The man had bent further forward, and was resting his chin on his hands and staring apathetically across the rails. Suddenly it dawned on me that there ought to be another figure on the bench—the figure of an old woman; and my memory ran back to the day after this railway was opened, when this man and his wife had sat together on the platform waiting to see the train come in—that fascinating monster whose advent had blotted out the very foundations of the old mill and driven its tenants to a strange home.

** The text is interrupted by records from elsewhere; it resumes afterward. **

This design comes from an exercise in tuning for small area, a short achievable clock period and few clock cycles per item on the open sky130 flow, not from production work. Function was checked by simulation only, so behaviour that the tests miss may differ from the original.

## oak
Design coll_det, start of the top module:
module coll_det(x1, y1, x2, y2, vx1, vy1, vx2, vy2, r2, trial, clock, reset, in_rdy, out_rdy);
export LEC_CHECK = 0
export ABC_AREA = 1
export CAP_MARGIN = 20
export CORE_MARGIN = 2
export CORE_UTILIZATION = 60
export SLEW_MARGIN = 20
create_clock -name core_clock -period 45.0 [get_ports {clock}]
run.sh (not shown) runs the stock make flow with config.mk's settings and CLKGATE_MAP_FILE= SYNTH_SCRIPT=/design/flow/synth_recipe.tcl, a recipe that flattens the netlist after the stock synthesis.
Testbench counts of oak, summed over its fixed seeds: cycles 960, items 960.
[inputs] pine vs oak
# oak
export LEC_CHECK = 0
export ABC_AREA = 1
export CAP_MARGIN = 20
export CORE_MARGIN = 2
export CORE_UTILIZATION = 60
export SLEW_MARGIN = 20
create_clock -name core_clock -period 45.0 [get_ports {clock}]
# pine
export LEC_CHECK = 0
export ABC_AREA = 1
export CAP_MARGIN = 20
export CORE_MARGIN = 2
export CORE_UTILIZATION = 40
export SLEW_MARGIN = 20
create_clock -name core_clock -period 45.0 [get_ports {clock}]
==> flow/flow/run.sh (new file) <==
#!/bin/bash
# Standard layout, except that synthesis skips the quick ABC pass inside
# Yosys's "synth -run fine:" (-noabc), so that extract_fa sees the full-adder
# logic as written and maps it to sky130 full adders without inverters
# between them. Everything else is the standard flow (standard.sh).
set -euo pipefail
cd "$(dirname "$0")/.."
sed 's/yosys synth -nofsm -noshare {\*}\$args/yosys synth -nofsm -noshare -noabc {*}$args/' \
  synth_recipe.tcl > flow_synth.tcl
grep -q -- '-noabc' flow_synth.tcl
sed 's#synth_recipe\.tcl#flow_synth.tcl#g' standard.sh > flow_standard.sh
grep -q 'flow_synth.tcl' flow_standard.sh
bash flow_standard.sh SETUP_SLACK_MARGIN=30 finish > flow_make.log 2>&1
==> flow/standard.sh (new file) <==
#!/bin/bash
# synth_recipe.tcl (not shown) runs the flow's synth.tcl, then flattens the netlist and writes it again
# the make line also repeats each setting of config.mk as NAME=value (left out here)
make -C /OpenROAD-flow-scripts/flow DESIGN_CONFIG=/design/flow/config.mk WORK_HOME=/design/flow/orfs CLKGATE_MAP_FILE= SYNTH_SCRIPT=/design/flow/synth_recipe.tcl "${@:-finish}"
removed: flow/run.sh
## What came out
Density: pine sparser than oak
pine reports its startpoint of the most critical setup path as vy1[0] while oak reports vx2[2].
pine against oak: post-place instance area shows a reduction of 4500 µm², worst slack at placement now sits higher.
Cmp pine vs oak: number of instances resized during post-cts repair higher in pine
Compared with oak, pine shows setup slack after layout higher by 3380 ps.
Across both runs, met1 demand-to-capacity share in global routing was lower for pine than for oak.
For non-clock buffer count, dividing the value from oak by the value from pine gives 0.76.
Detailed-route wire length per cell: pine higher than oak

The mill had disappeared many months before that, but the white dust still hung in the creases of the miller's clothes. He wore his Sunday hat and the Sunday polish on his shoes; and his wife was arrayed in her best Paisley shawl. She carried also a bunch of cottage flowers, withering in her large hot hand. It was clear they had never seen a locomotive before, and wished to show it all respect. They had taken a smaller house in the next valley, where they attempted to live on their savings; and had been trying vainly and pitifully to struggle with all the little habits that had been their life for thirty-five years, and to adapt them to new quarters. Their faces were weary, but flushed with expectation. The man kept looking up the line, and declaring that he heard the rumble of the engine in the distance; and whenever he said this, his wife pulled the shawl more primly about her shoulders, straightened her back, and nervously re-arranged her posy.
When at length the whistle screamed out, at the head of the vale, I thought they were going to tumble off the bench. The woman went white to the lips, and stole her disengaged hand into her husband's.
"Startlin' at first, hey?" he said, bravely winning back his composure: "but 'tis wunnerful what control the driver has, they tell me. They only employ the cleverest men—"
A rattle and roar drowned the rest of his words, and he blinked and leant back, holding the woman's hand and tapping it softly as the engine rushed down with a blast of white vapour hissing under its fore wheels, and the carriages clanked upon each other, and the whole train came to a standstill before us.
The station-master and porter walked down the line of carriages, bawling out the name of the station. The driver leaned out over his rail, and the guard, standing by the door of his van, with a green flag under his arm, looked enquiringly at me and at the old couple on the bench. But I had only strolled up to have a look at the new train, and meant to resume my fishing as soon as it had passed. And the miller sat still, holding his wife's hand.
They were staring with all their eyes—not resentfully, though face to face with the enemy that had laid waste their habitation and swept all comfort out of their lives; but with a simple awe. Manifestly, too, they expected something more to happen. I saw the old woman searching the incurious features of the few passengers, and I thought her own features expressed some disappointment.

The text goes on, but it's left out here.